我正在学习推荐系统。 我曾经使用过Tensorflow的随机森林。 我的损失结果有问题。 如何修复我的代码。 救救我。
这是x_data的值
形状=(6000,116)
值为0或1
array([[1, 0, 0, ..., 0, 0, 0],
[0, 0, 0, ..., 1, 0, 0],
[0, 0, 0, ..., 0, 0, 0],
...,
[0, 0, 0, ..., 1, 1, 0],
[0, 0, 0, ..., 0, 0, 1],
[0, 0, 0, ..., 0, 0, 1]])
这是y_data的值
形状=(6000,1)
值为0或1
array([[0],
[0],
[1],
...,
[0],
[0],
[0]])
这是我的代码
def next_batch(x_data, y_data, batch_size):
if (len(x_data) != len(y_data)):
return None, None
batch_mask = np.random.choice(len(x_data), batch_size)
x_batch = x_data[batch_mask]
y_batch = y_data[batch_mask]
return x_batch, y_batch
x_train = train.iloc[:, 3:].values
y_train = train.iloc[:,2:3].values
x_test = test.iloc[:,2:].values
x_data = np.array(x_train, dtype=np.float32)
y_data = np.array(y_train, dtype=np.int64)
test_data = np.array(x_test, dtype=np.float32)
# Parameters
num_steps = 500
batch_size = 1024
num_classes = 2
num_features = 116
num_trees = 10
max_nodes = 1000
tf.reset_default_graph()
# Input and Target placeholders
X = tf.placeholder(tf.float32, shape=[None, num_features])
Y = tf.placeholder(tf.int64, shape=[None,1])
# Random Forest Parameters
hparams = tensor_forest.ForestHParams(num_classes=num_classes,
num_features=num_features,
num_trees=num_trees,
max_nodes=max_nodes).fill()
#Build the Random Forest
forest_graph = tensor_forest.RandomForestGraphs(hparams)

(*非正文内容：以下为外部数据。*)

File: src/sv/mcw_pkg.sv
// shared types and constants for the match context line window
package mcw_pkg;

  // request kinds
  localparam logic REQ_LINE  = 1'b0;
  localparam logic REQ_FLUSH = 1'b1;

  // configuration register indexes
  localparam logic CFG_BEFORE = 1'b0;
  localparam logic CFG_AFTER  = 1'b1;

  localparam int HANDLE_W = 32;
  localparam int LENGTH_W = 16;
  localparam int BEFORE_W = 5;
  localparam int AFTER_W  = 6;
  localparam int CFG_W    = 6;

  // input word
  typedef struct packed {
    logic                req_type;
    logic [HANDLE_W-1:0] line_handle;
    logic [LENGTH_W-1:0] line_length;
    logic                is_match;
  } mcw_req_t;

  // result word
  typedef struct packed {
    logic [HANDLE_W-1:0] out_handle;
    logic [LENGTH_W-1:0] out_length;
    logic                out_is_match_line;
    logic                last_of_window;
  } mcw_rsp_t;

  // one stored line record
  typedef struct packed {
    logic [HANDLE_W-1:0] handle;
    logic [LENGTH_W-1:0] length;
  } mcw_line_t;

  // readout flags that travel alongside the ring read data
  typedef struct packed {
    logic valid;
    logic is_match;
    logic last;
  } mcw_tag_t;

endpackage

File: src/sv/match_context_line_window.sv
// top level of the match context line window
//
// Collects line records (handle and length) around the first matching line.
// Input words are offered with start and taken at a clock edge where start is
// high and busy is low. A line word is stored in the ring in that cycle unless
// it does not match, no match is held and before_lines is zero; lines are
// taken one per cycle while busy is low. A flush word closes the window.
// When the window completes (after_lines trailing lines, a full ring, or a
// flush after a match) busy rises and stays high until every line in the
// window (1 to RING_DEPTH lines) is read out. The sequencer reads one ring
// entry per cycle through the single read port. The first word passes the
// sequencer's address register and the registered ring read, then one word
// per cycle, oldest first, each marked by result_valid for exactly one cycle.
// last_of_window marks the final word; busy is low from then on.
// Results cannot be held off. Configuration writes (cfg_we, cfg_index,
// cfg_data) take effect at once; the user must make them while the block is
// idle, as the block does not enforce it. Reset clears the window and both
// registers but not the ring, and no ring entry is read before it is written.
module match_context_line_window import mcw_pkg::*; #(
  parameter int RING_DEPTH = 64
) (
  input  logic             clk,
  input  logic             rst,
  input  logic             start,
  output logic             busy,
  input  mcw_req_t         req,
  input  logic             cfg_we,
  input  logic             cfg_index,
  input  logic [CFG_W-1:0] cfg_data,
  output logic             result_valid,
  output mcw_rsp_t         result
);

  localparam int PTR_W = $clog2(RING_DEPTH);

  logic [BEFORE_W-1:0] before_lines;
  logic [AFTER_W-1:0]  after_lines;
  logic                accept;
  logic                wr_en;
  logic [PTR_W-1:0]    wr_addr;
  mcw_line_t           wr_data;
  logic                rd_en;
  logic [PTR_W-1:0]    rd_addr;
  mcw_line_t           rd_data;
  mcw_tag_t            tag;

  assign accept = start && !busy;

  // configuration registers
  always_ff @(posedge clk) begin
    if (rst) begin
      before_lines <= '0;
      after_lines  <= '0;
    end else if (cfg_we) begin
      case (cfg_index)
        CFG_BEFORE: before_lines <= cfg_data[BEFORE_W-1:0];
        CFG_AFTER:  after_lines  <= cfg_data[AFTER_W-1:0];
        default:    ;
      endcase
    end
  end

  mcw_ctrl #(
    .RING_DEPTH(RING_DEPTH)
  ) u_ctrl (
    .clk         (clk),
    .rst         (rst),
    .accept      (accept),
    .req         (req),
    .before_lines(before_lines),
    .after_lines (after_lines),
    .busy        (busy),
    .wr_en       (wr_en),
    .wr_addr     (wr_addr),
    .wr_data     (wr_data),
    .rd_en       (rd_en),
    .rd_addr     (rd_addr),
    .tag         (tag)
  );

  mcw_ring #(
    .RING_DEPTH(RING_DEPTH)
  ) u_ring (
    .clk    (clk),
    .wr_en  (wr_en),
    .wr_addr(wr_addr),
    .wr_data(wr_data),
    .rd_en  (rd_en),
    .rd_addr(rd_addr),
    .rd_data(rd_data)
  );

  // result word from the ring read and its flags
  assign result_valid = tag.valid;
  assign result = '{out_handle:        rd_data.handle,
                    out_length:        rd_data.length,
                    out_is_match_line: tag.is_match,
                    last_of_window:    tag.last};

  // a result word only follows a readout cycle
  a_result_after_busy: assert property (@(posedge clk) disable iff (rst)
    result_valid |-> $past(busy))
    else $error("result word without a readout cycle");

  // the final word of a window leaves the block idle
  a_last_idle: assert property (@(posedge clk) disable iff (rst)
    result_valid && result.last_of_window |-> !busy)
    else $error("busy after the final word of a window");

  // readout ends only on the final word of a window
  a_end_on_last: assert property (@(posedge clk) disable iff (rst)
    $fell(busy) && !$past(rst) |-> result_valid && result.last_of_window)
    else $error("readout ended without the final word");

endmodule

# Get training graph and loss
train_op = forest_graph.training_graph(X, Y)
loss_op = forest_graph.training_loss(X,Y)
# Measure the accuracy
infer_op, _, _ = forest_graph.inference_graph(X)
correct_prediction = tf.equal(tf.argmax(infer_op, 1), tf.cast(Y, tf.int64))
accuracy_op = tf.reduce_mean(tf.cast(correct_prediction, tf.float32))
init_vars = tf.group(tf.global_variables_initializer(), resources.initialize_resources(resources.shared_resources()))
sess = tf.Session()
sess.run(init_vars)
# Training
for i in range(1, num_steps + 1):
# Prepare Data
# Get the next batch of MNIST data (only images are needed, not labels)
batch_x, batch_y = next_batch(x_data, y_data, batch_size)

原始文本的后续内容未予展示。